Task objective:
For each line below that holds "placement", return the line as it stands.

++++ Data to use ++++

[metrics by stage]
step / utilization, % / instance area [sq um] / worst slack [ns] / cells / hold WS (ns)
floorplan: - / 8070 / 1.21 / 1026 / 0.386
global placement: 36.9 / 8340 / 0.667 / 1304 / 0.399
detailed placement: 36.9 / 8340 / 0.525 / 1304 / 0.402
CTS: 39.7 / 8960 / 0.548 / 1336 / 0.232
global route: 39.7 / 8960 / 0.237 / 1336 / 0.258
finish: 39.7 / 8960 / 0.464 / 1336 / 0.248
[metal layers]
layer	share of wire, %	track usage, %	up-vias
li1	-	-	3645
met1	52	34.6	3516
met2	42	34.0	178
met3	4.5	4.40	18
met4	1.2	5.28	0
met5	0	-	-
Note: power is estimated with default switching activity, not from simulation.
$ cat config.mk
export PLATFORM = sky130hd
export DESIGN_NAME = sflash_seq
export DESIGN_NICKNAME = d
export VERILOG_FILES = /design/src/rtl/sfs_pkg.sv /design/src/rtl/sfs_phase_plan.sv /design/src/rtl/sfs_lane_io.sv /design/src/rtl/sflash_seq.sv
export SDC_FILE = /design/constraint.sdc
export NUM_CORES = 1
export LEC_CHECK = 0
export ABC_CLOCK_PERIOD_IN_PS = 4600
export BUFFER_PORTS_ARGS = -buffer_cell sky130_fd_sc_hd__buf_4
export CAP_MARGIN = 40
export CORE_ASPECT_RATIO = 1.75
export CORE_MARGIN = 3
export CORE_UTILIZATION = 56
export CTS_BUF_LIST = sky130_fd_sc_hd__clkbuf_16
export DETAILED_ROUTE_END_ITERATION = 10
export PLACE_DENSITY = 0.8
export SYNTH_ARGS = -nofsm -noshare
export SYNTH_HDL_FRONTEND = slang
export SYNTH_SLANG_ARGS = --single-unit
$ cat constraint.sdc
create_clock -name clk -period 4.6 [get_ports clk]
set_clock_uncertainty 0.15 [all_clocks]
set_input_delay 0.92 -clock clk [delete_from_list [all_inputs] [get_ports clk]]
set_output_delay 0.92 -clock clk [all_outputs]
set_load 0.01 [all_outputs]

++++

Written answer:
global placement: 36.9 / 8340 / 0.667 / 1304 / 0.399
detailed placement: 36.9 / 8340 / 0.525 / 1304 / 0.402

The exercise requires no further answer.